Browser used is firefox 67.0.2 (64-bit) for windows
I used the spark-2.4.3-bin-hadoop2.7 and spark-2.3.1-bin-hadoop2.7 packages from https://spark.apache.org/downloads.html Running the history server locally as-is (using default values) on ubunto 16.04.4 running using WSL (Windows Subsystem for Linux) on my windows 10 machine. Browser used is firefox 67.0.2 (64-bit) for windows
Description
Overview:
If you are looking to watch locally a spark application attempt history, trying to see the history of the first attempt (or any attempt but the last one) would fail, because some UI inconsistently.

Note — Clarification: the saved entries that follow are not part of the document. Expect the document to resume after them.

## src/rtl/ibfsm_pkg.sv

```systemverilog
`default_nettype none
package ibfsm_pkg;

    localparam int unsigned WORD_W = 32;

    localparam logic [1:0] FN_ALLOC_INODE = 2'd0;
    localparam logic [1:0] FN_FREE_INODE  = 2'd1;
    localparam logic [1:0] FN_ALLOC_BLOCK = 2'd2;
    localparam logic [1:0] FN_FREE_BLOCK  = 2'd3;

    localparam logic [1:0] REG_INODE_BASE = 2'd0;
    localparam logic [1:0] REG_INODE_LG   = 2'd1;
    localparam logic [1:0] REG_BLOCK_BASE = 2'd2;
    localparam logic [1:0] REG_BLOCK_LG   = 2'd3;

    localparam logic [31:0] INODE_BASE_RST = 32'd0;
    localparam logic [3:0]  INODE_LG_RST   = 4'd7;
    localparam logic [31:0] BLOCK_BASE_RST = 32'd0;
    localparam logic [4:0]  BLOCK_LG_RST   = 5'd10;

    typedef enum logic [2:0] {
        STAT_OK        = 3'd0,
        STAT_NONE_FREE = 3'd1,
        STAT_RANGE     = 3'd2,
        STAT_NOTHING   = 3'd3,
        STAT_NOT_USED  = 3'd4
    } t_status;

    typedef enum logic [3:0] {
        ST_CLEAR,
        ST_IDLE,
        ST_LOC,
        ST_FRD,
        ST_IRD,
        ST_IEVAL,
        ST_IFREE,
        ST_SRD,
        ST_SPOP,
        ST_BFREE,
        ST_SHIFT,
        ST_ADD,
        ST_FIN
    } t_state;

    typedef struct packed {
        logic [31:0] inode_base;
        logic [3:0]  inode_lg;
        logic [31:0] block_base;
        logic [4:0]  block_lg;
    } t_cfg;

endpackage
`default_nettype wire

```

## src/rtl/ibfsm_cfg.sv

```systemverilog
`default_nettype none
module ibfsm_cfg (
    input  wire logic          i_clk,
    input  wire logic          i_rst_n,
    input  wire logic          psel,
    input  wire logic          penable,
    input  wire logic          pwrite,
    input  wire logic [3:0]    paddr,
    input  wire logic [31:0]   pwdata,
    output logic      [31:0]   prdata,
    output logic               pready,
    output ibfsm_pkg::t_cfg    o_cfg
);

    ibfsm_pkg::t_cfg r_cfg;
    logic            wr_en;

    assign pready = 1'b1;
    assign wr_en  = psel & penable & pwrite;
    assign o_cfg  = r_cfg;

    always_ff @(posedge i_clk) begin
        if (!i_rst_n) begin
            r_cfg.inode_base <= ibfsm_pkg::INODE_BASE_RST;
            r_cfg.inode_lg   <= ibfsm_pkg::INODE_LG_RST;
            r_cfg.block_base <= ibfsm_pkg::BLOCK_BASE_RST;
            r_cfg.block_lg   <= ibfsm_pkg::BLOCK_LG_RST;
        end else if (wr_en) begin
            unique case (paddr[3:2])
                ibfsm_pkg::REG_INODE_BASE: r_cfg.inode_base <= pwdata;
                ibfsm_pkg::REG_INODE_LG:   r_cfg.inode_lg   <= pwdata[3:0];
                ibfsm_pkg::REG_BLOCK_BASE: r_cfg.block_base <= pwdata;
                ibfsm_pkg::REG_BLOCK_LG:   r_cfg.block_lg   <= pwdata[4:0];
                default: ;
            endcase
        end
    end

    always_comb begin
        unique case (paddr[3:2])
            ibfsm_pkg::REG_INODE_BASE: prdata = r_cfg.inode_base;
            ibfsm_pkg::REG_INODE_LG:   prdata = {28'd0, r_cfg.inode_lg};
            ibfsm_pkg::REG_BLOCK_BASE: prdata = r_cfg.block_base;
            ibfsm_pkg::REG_BLOCK_LG:   prdata = {27'd0, r_cfg.block_lg};
            default:                   prdata = 32'd0;
        endcase
    end

endmodule
`default_nettype wire

```

## config.mk

```make
export PLATFORM = sky130hd
export DESIGN_NAME = ibfsm_cfg
export DESIGN_NICKNAME = d
export VERILOG_FILES = /design/src/rtl/ibfsm_pkg.sv /design/src/rtl/ibfsm_cfg.sv
export SDC_FILE = /design/constraint.sdc
export NUM_CORES = 1
export LEC_CHECK = 0
export BUFFER_PORTS_ARGS = -buffer_cell sky130_fd_sc_hd__buf_2
export CORE_UTILIZATION = 51
export CTS_CLUSTER_SIZE = 28
export DETAILED_ROUTE_END_ITERATION = 7
export PLACE_DENSITY = 0.93
export REMOVE_ABC_BUFFERS = 1
export SYNTH_ARGS = -nofsm -noshare
export SYNTH_HDL_FRONTEND = slang
export SYNTH_SLANG_ARGS = --single-unit
```

## constraint.sdc

```tcl
create_clock -name i_clk -period 1.3 [get_ports i_clk]
set_input_delay 0.13 -clock i_clk [delete_from_list [all_inputs] [get_ports i_clk]]
set_output_delay 0.13 -clock i_clk [all_outputs]
set_load 0.1 [all_outputs]
```

* After elaboration in Yosys (flattened, before gate mapping) *
Index checks and enable logic that the tools add are counted.

operators by class
  add/subtract/negate cells = 0
  multipliers = 0
  div/mod/pow operators = 0
  $lt $le $gt $ge = 0
  equality and inequality tests = 3
  shifts and indexed selects = 0
  multiplexer cells = 1
  bitwise gates (word level) = 2
  reduce and logical (&&, ||, !) cells = 5

operator list
  cell                  count
  $pmux W32 S4          1
  $reduce_and A2 Y1     4
  $eq A2 B2 Y1 const B  2
  $and A1 B1 Y1         2
  $eq A2 B1 Y1 const B  1
  $logic_not A2 Y1      1

word-level totals
  bits in registers = 73
  latch bits = 0
  bits in writable memories = 0
  memory bits (read-only) = 0
  bits of input ports = 41
  output and inout port bits = 106
  word-level logic and storage cells = 15
  memories = 0

* Depth between registers and ports, before layout *
Gate-level depths: netlist (run 1).

  word-level depth = 3
  gate-level depth with buffers = 5
  depth with buffers taken out = 3

* Worst setup path after synthesis (run 1) *
No wires, ideal clock.

  kind = reg2out
  start point = register r_cfg (netlist bit o_cfg[15])
  end point = output prdata[10]
  arrival time = 2.401 ns
  required time = 1.170 ns
  slack = -1.231 ns
  stages on the path, launching flop included = 3
  buffers on the path = 0
  path through = dfxtp_1 mux2i_1 nor2_1

on the way
  longest elaborated chain between the ends = 1

RTL lines
  element          RTL line         text
  start, declared  ibfsm_cfg.sv:15  ibfsm_pkg::t_cfg r_cfg;
  $pmux W32 S4     ibfsm_cfg.sv:40  unique case (paddr[3:2])
  end, declared    ibfsm_cfg.sv:10  output logic [31:0] prdata,

Every way passes these cells.

* Worst setup path in the final report (run 1) *
  start point = register r_cfg (netlist bit o_cfg[40])
  end point = output prdata[3]

Same word-level chain as after synthesis.

==> results.py, run 1 <==
metrics = {
    "run_status": {
        "status": "finished with violations",
        "violations": "negative setup slack",
    },
    "cells_and_area": {
        "antenna_cells": 0,
        "fin_nets": 551,
        "largest_reg_flops": 73,
        "final_util_pct": 81.1,
        "syn_to_final_growth_pct": 53.5,
        "instances_no_fill": 592,
        "drive_gt1_share_pct": 55.3,
        "register_area_um2": 1550,
        "multiInputGateArea_um2": 1740,
        "fill_cells": 351,
    },
    "placement": {
        "dpl_worst_slack_ps": -61.9,
        "io_buffers": 143,
        "place_congestion": 0.802,
        "place_hpwl_mm": 6.43,
        "place_inst": 556,
    },
    "sta": {
        "slew_violations": 0,
        "hold_slack_ps": 52.1,
        "worst_slack_ps": -179,
        "skew_ps": 0,
        "fmax_mhz": 676,
        "rsz0062_at_grt": "yes",
        "period_share_pct": 114,
        "setup_viol": 5,
        "hold_violations": 0,
        "period_needed_ps": 1480,
    },
    "clocking": {
        "cts_buffer_depth": 2,
        "path_clk_slew_ps": 70,
        "cts_tree": "done",
        "holdBufCountCts": 0,
        "numCtsBuffers": 9,
        "clkLatencyLatePin_ps": 330,
        "htreeDepth": 3,
        "clock-sinks": 73,
        "cts_root_buf": "clkbuf_8",
    },
    "floorplan": {
        "die_height_um": 83.1,
        "fp.dieW_um": 83.1,
        "dieArea_um2": 6900,
        "core-area_um2": 6350,
        "io_pins": 147,
        "start_util_pct": 52.8,
        "fp-row-count": 29,
    },
    "setup_path": {
        "crit_chain": "mux4_2 > buf_12",
        "max_stage_delay_ps": 490,
        "cp_data_required_time_ps": 1170,
        "end_kind": "output pin",
        "crit_fanout": 2,
        "worstPathArrival_ps": 1350,
        "crit_type": "reg2out",
        "start_kind": "flop",
        "crit_slowest_cell": "mux4_2",
    },
    "min_path": {
        "hold_path.class": "in2reg",
    },
    "synth": {
        "synth_top_area_share_pct": 43.6,
        "syn_area_per_cell_um2": 9.53,
        "ys_warn_count": 0,
        "ys_ff_latch": 73,
        "synth_area_leaders": "dfxtp_1 (44%), mux2i_1 (29%), nand2_1 (11%)",
        "syn_inst": 352,
        "synth_top_area_cell": "dfxtp_1",
        "synth.distinct_cells": 24,
        "ys_seq_area_share_pct": 43.6,
        "netlist_area_um2": 3350,
    },
    "route": {
        "wl_per_cell_um": 16.3,
        "num_vias": 3193,
        "wl_mm": 9.66,
        "drt_iter0_drc": 100,
        "first_pass_iters": 5,
        "antenna_left": 0,
        "routed_via_density": 5.39,
        "route.detailed.drc": 0,
    },
    "power": {
        "p_per_area_nw_per_um2": 971,
        "p_leak_nw": 2.53,
        "power_mw": 5.00,
        "ir_worst_vdd_uv": 649,
    },
    "flow_run": {
        "cap_violations": 0,
    },
    "global_route": {
        "grt_pass1_wl_mm": 15.3,
        "grtUsageTotal_pct": 27.2,
        "grt_max_degree": 51,
        "grt_pass1_vias": 3252,
        "grt_overflow": 0,
        "grt_antenna_before_repair": 0,
    },
}
per-layer routing:
metal  wire length, um  GRT usage (%)  vias up  part of all wire (%)
met1              3670           30.5     1538                    38
met3               442           4.08       32                   4.6
met2              5240           50.5      136                    54
met5                 0              0        -                     0
li1                  -              -     1487                     -
met4               300           11.9        0                   3.1
cells by family (layout without fill, tap and decap cells):
| logic type | count (synthesis) | after routing | share of synthesized area [%] |
|---|---|---|---|
| AO/OA/AOI/OAI | 4 | 4 | 0.858 |
| buffers and inverters | 31 | 194 | 5.97 |
| flip-flops | 73 | 73 | 43.6 |
| multiplexers | 102 | 102 | 32.0 |
| other | 1 | 1 | 0.112 |
| AND/OR/NAND/NOR | 141 | 141 | 17.5 |
layout make-up:
cell class,instances,share of cell area (%)
clock buffer,13,2.70
clock inverter,3,1.26
inverter,3,0.219
multi-input combinational,248,33.9
sequential,73,30.1
tap,77,1.87
timing repair buffer,175,30.0
power breakdown:
part / internal [mW] / total [mW] / switching (mW)
logic: 0.249 / 0.829 / 0.580
registers: 2.27 / 2.29 / 0.0232
clock network: 1.08 / 1.88 / 0.793
total: 3.60 / 5.00 / 1.40
final timing paths:
check	startpoint	end	slack (ps)	cells past startpoint
max	o_cfg[40]	prdata[3]	-180	2
min	pwdata[22]	o_cfg[63]	50	3
max reg2reg	o_cfg[43]	o_cfg[43]	520	3
min reg2reg	o_cfg[36]	o_cfg[36]	470	2
repair_timing:
action | 4_1_cts | 5_1_grt
gates resized for setup | 66 | 40
setup endpoints to repair | 27 | 42
pin swaps | 17 | 24
buffers inserted | 14 | 6
metrics by stage:
stage | TNS, ps | instance area [um^2]
after floorplan | -36800 | 3160
after global placement | 0 | 4610
after detailed placement | -655 | 4610
after CTS | -915 | 5030
after global routing | -1280 | 5150
final | -798 | 5150
Yosys cell counts:
cell type and n:
nand2_1 100, mux2i_1 97, dfxtp_1 73, nor2_1 28, clkbuf_1 8, buf_2 7
buf_6 7, buf_4 6, mux4_2 4, nor2b_1 3, inv_1 2, nand3_1 2
nand4_1 2, nand4b_1 2, o211ai_1 2, a22o_1 1, and3_1 1, conb_1 1
inv_2 1, mux2_2 1, nand2_4 1, nor2_4 1, nor3b_4 1, o21ai_0 1
worst max-delay path, delay by kind of cell (launching register included):
family / cells / cell delay [ps]
muxes: 1 / 490
DFF: 1 / 330
buffers and inverters: 1 / 190
cell usage in the layout (no fill, tap or decap), types with 2 or more instances in the layout:
cell type,count
buf_12,38
clkbuf_8,9
nand3_1,2
nand4_1,2
dfxtp_1,3
nor2_2,15
nand4b_1,2
dfxtp_2,70
mux4_2,4
mux2i_2,4
buf_2,98
mux2i_1,93
clkbuf_1,4
buf_4,37
o211ai_1,2
bufinv_16,2
inv_1,2
nor2b_1,3
nand2_1,100
clkbuf_4,2
nor2_1,13
No activity file was read; power rests on OpenSTA's default activity.
==> inputs of run 2 (changes only) <==
--- a/config.mk
+++ b/config.mk
@@ -5,6 +5,7 @@
 export SDC_FILE = /design/constraint.sdc
 export NUM_CORES = 1
 export LEC_CHECK = 0
+export ABC_AREA = 1
 export BUFFER_PORTS_ARGS = -buffer_cell sky130_fd_sc_hd__buf_2
 export CORE_UTILIZATION = 51
 export CTS_CLUSTER_SIZE = 28
==> run 2 against run 1 <==
Effect of this change: the flow still finishes with violations (negative setup slack); sequential share of layout area decreased by 0.96 points; critical path depth increased by 4; non-clock buffer count decreased by 18; critical path type is now in2out; critical endpoint is now prdata[1]; highest routed layer unchanged.
==> results.py, run 2 <==
metrics = {
    "synth": {
        "synth_fa_ha_area_share_pct": 0,
        "synth_xor_area_share_pct": 0,
        "netlist_area_um2": 3350,
        "syn_area_per_cell_um2": 6.72,
        "synth_ff_type": "dfxtp_1",
        "synth-simple-area-share_pct": 40.2,
        "ys_warn_count": 0,
        "ys_seq_area_share_pct": 43.7,
        "synth_top_family_by_area": "simple AND/OR/NAND/NOR gates",
        "synth_compound_area_share_pct": 7.07,
        "synth_top_area_cell": "dfxtp_1",
        "ys_ff_latch": 73,
        "synth_top_area_share_pct": 43.7,
        "synthTopCellsByCount": "nor2_1 (140), nand2_1 (104), nand3_1 (75), dfxtp_1 (73), inv_1 (33)",
        "async_flop_share_pct": 0,
        "synth_area_leaders": "dfxtp_1 (44%), nor2_1 (16%), nand2_1 (12%)",
        "syn_inst": 498,
        "synth.distinct_cells": 16,
        "yosysMostFrequentCell": "nor2_1",
        "synth_edf_count": 0,
        "synth_mux_area_share_pct": 0,
    },
    "sta": {
        "fmax_mhz": 763,
        "skew_ps": 0,
        "period_needed_ps": 1310,
        "slew_violations": 0,
        "worst_slack_ps": -9.99,
        "setup_viol": 1,
        "rsz0062_at_grt": "yes",
        "hold_violations": 0,
        "period_share_pct": 101,
    },
    "route": {
        "wl_mm": 9.94,
        "antenna_left": 0,
        "wl_per_cell_um": 13.9,
        "routed_via_density": 5.38,
        "first_pass_iters": 5,
        "route.detailed.drc": 0,
        "num_vias": 3835,
        "drt_iter0_drc": 212,
    },
    "min_path": {
        "hold_path_depth": 3,
        "hold_path.class": "in2reg",
    },
    "floorplan": {
        "fp.dieW_um": 83.0,
        "fp-row-count": 29,
        "core-area_um2": 6350,
        "io_pins": 147,
        "die_height_um": 83.0,
        "dieArea_um2": 6890,
        "start_util_pct": 52.7,
    },
    "cells_and_area": {
        "syn_to_final_growth_pct": 50.1,
        "design_area_um2": 5020,
        "largest_reg_flops": 73,
        "layout_commonest_cell": "nor2_1",
        "drive_gt1_share_pct": 28.5,
        "antenna_cells": 0,
        "layout_common_cells": "nor2_1 (139), nand2_1 (104), nand3_1 (75)",
        "fin_nets": 673,
    },
    "clocking": {
        "htreeDepth": 3,
        "path_clk_slew_ps": 70,
        "cts_buffer_depth": 2,
        "cts_setup_buffers": 0,
        "clkLatencyLatePin_ps": 320,
        "cts_tree": "done",
        "cts_root_buf": "clkbuf_8",
        "numCtsBuffers": 9,
        "clock-sinks": 73,
    },
    "global_route": {
        "grt_antenna_before_repair": 0,
        "grtUsageTotal_pct": 28.8,
        "grt_overflow": 0,
        "grt_pass1_wl_mm": 16.2,
        "grt_max_degree": 74,
        "grt_pass1_vias": 3489,
    },
    "setup_path": {
        "critical_path.most_common_cell": "nand2_1",
        "crit_slowest_cell": "buf_12",
        "end_kind": "output pin",
        "crit_family": "buffers and inverters",
        "crit_chain": "buf_2 > nand2_1 > clkinvlp_4 > nand2_1 > nand4_1 > buf_12",
        "start_kind": "input port",
        "cp.depth": 6,
        "worstPathArrival_ps": 1180,
        "max_stage_delay_ps": 220,
        "crit_fanout": 8,
        "r2r_cells": 2,
        "crit_buf_inv": 3,
        "crit_type": "in2out",
        "cp_data_required_time_ps": 1170,
    },
    "power": {
        "p_int_mw": 3.47,
        "p_sw_share_pct": 32.8,
        "ir_worst_vdd_uv": 782,
        "p_per_area_nw_per_um2": 1030,
        "seqPwrFrac_pct": 45.0,
        "pwr-share-comb_pct": 22.8,
        "p_leak_nw": 2.40,
        "clock_power_share_pct": 32.1,
        "power_mw": 5.16,
        "p_switching_mw": 1.69,
    },
    "placement": {
        "place_hpwl_mm": 6.68,
        "place_area_um2": 4710,
        "dpl_worst_slack_ps": 26.9,
        "io_buffers": 143,
        "place_congestion": 0.812,
    },
    "run_status": {
        "status": "finished with violations",
        "violations": "negative setup slack",
    },
    "flow_run": {
        "cap_violations": 0,
    },
}
==> run 2: cell count changes after synthesis, moves of 4 or more <==
cell | previous run | this run
nor2_1 | 28 | 140
mux2i_1 | 97 | 0
nand3_1 | 2 | 75
inv_1 | 2 | 33
a22o_1 | 1 | 27
buf_2 | 7 | 26
buf_6 | 7 | 0
clkbuf_1 | 8 | 1
buf_1 | 0 | 6
buf_4 | 6 | 1
mux4_2 | 4 | 0
nand2_1 | 100 | 104
==> run 2: repair_timing <==
| action | in CTS | in global routing |
|---|---|---|
| resized for setup | 2 | 49 |
| setup endpoints to repair | 2 | 52 |
| hold buffers | 0 | 0 |
| endpoints found under the hold margin | 0 | 0 |
==> run 2: per-stage QoR <==
| stage | std cells | utilization [%] | TNS (ps) | hold WS [ps] |
|---|---|---|---|---|
| 6_report | 713 | 79.1 | -9.99 | 51.4 |
| 3_3_place_gp | 698 | 74.1 | 0 | 362 |
| 4_1_cts | 713 | 77.0 | 0 | 33.1 |
| 3_5_place_dp | 698 | 74.1 | 0 | 374 |
| 2_1_floorplan | 464 | - | -136100 | 215 |
| 5_1_grt | 713 | 79.1 | -109 | 41.1 |
==> run 2: path summary, 6_finish.rpt <==
kind	startpoint	slack (ps)	endpoint
worst min-delay path	pwdata[2]	50	o_cfg[39]
worst max register to register	o_cfg[40]	650	o_cfg[40]
worst min register to register	o_cfg[37]	490	o_cfg[37]
worst max-delay path	paddr[2]	-10	prdata[1]
==> run 2: final cells by class <==
type,count,area [um^2]
multi-input combinational,355,1620
timing repair buffer,157,1530
sequential,73,1460
fill,423,1330
inverter,36,139
clock buffer,11,131
tap,77,96.3
clock inverter,4,45.0
==> run 2: cell families (layout without fill, tap and decap cells) <==
kind of cell           Yosys count  in the layout
DFF                             73             73
other                            1              1
AOI/OAI and AO/OA               27             27
buffers and inverters           70            208
and+or+nand+nor                327            327
==> run 2: worst min-delay path, stage by stage <==
cell,delay (ps)
buf_2,90
nand2_1,50
nand3_1,80
==> run 2: metal layers <==
| metal | wire length (um) | vias up | GRT usage (%) |
|---|---|---|---|
| li1 | - | 1835 | - |
| met1 | 3980 | 1796 | 34.9 |
| met2 | 5170 | 182 | 50.4 |
| met3 | 524 | 22 | 4.37 |
| met4 | 263 | 0 | 12.5 |
| met5 | 0 | - | 0 |
==> run 2: power groups by stage <==
stage / clock [mW] / combinational (mW) / sequential [mW]
4_1_cts: 1.67 / 1.16 / 2.32
3_3_place_gp: 0 / 1.13 / 2.37
3_5_place_dp: 0 / 1.15 / 2.37
6_report: 1.66 / 1.18 / 2.33
2_1_floorplan: 0 / 0.425 / 2.72
5_1_grt: 1.79 / 1.24 / 2.33
==> inputs of run 3 (changes only) <==
--- a/config.mk
+++ b/config.mk
@@ -12,6 +12,7 @@
 export DETAILED_ROUTE_END_ITERATION = 7
 export PLACE_DENSITY = 0.93
 export REMOVE_ABC_BUFFERS = 1
+export SKIP_CTS_REPAIR_TIMING = 1
 export SYNTH_ARGS = -nofsm -noshare
 export SYNTH_HDL_FRONTEND = slang
 export SYNTH_SLANG_ARGS = --single-unit
==> run 3 against run 2 <==
Effect of this change: the run still ends with negative setup slack left; sequential power hardly changed; non-clock buffer count up 4; routed wire length rose by 4.6%; worst setup slack lost 4.5 ps; final cell count is 0.56% higher; clock-buffer cell count unchanged; global-route usage about the same; fmax decreased by 0.34%; critical path depth unchanged; sequential share of layout area is 0.28 points lower; combinational power is essentially flat; critical path type unchanged.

The inconsistency is that in the spark history UI, the "app_id" column is clickable and will always take you to this application last attempt, but if you tried to download only the first attempt, you will get an error of application not found.
How to reproduce:
- open spark any spark history server (if using Azure HDinsight the address would be https://<cluster name>.azurehdinsight.net/sparkhistory/)
- look for an application that have multiple attempts (ie - attempt ID > 1)
- look for the first attempt in this application and download it using the "download" button in the event column. save it in your local spark history folder (default: /tmp/spark-events)
- Start a local spark history server (typically: using the start-history-server.sh script)
- browse to the local history server and look for the application for which you downloaded the history.
- click the application name in the "App ID" column, and you would get the following error:
"Application <your application ID> not found."
Why ?
because on the remote history server it is assumed that all Attempts history files are preset, so the "App ID" column points to the latest attempt of this app, while the "Attempt ID" column points to the specific attempt.
But if we have an application with two attempts, and we only want to research the first one, we download it locally, opening with the local history server, and intuitively clicking the link in the "app id" column, the link actually points to the second attempt, which we haven't even downloaded.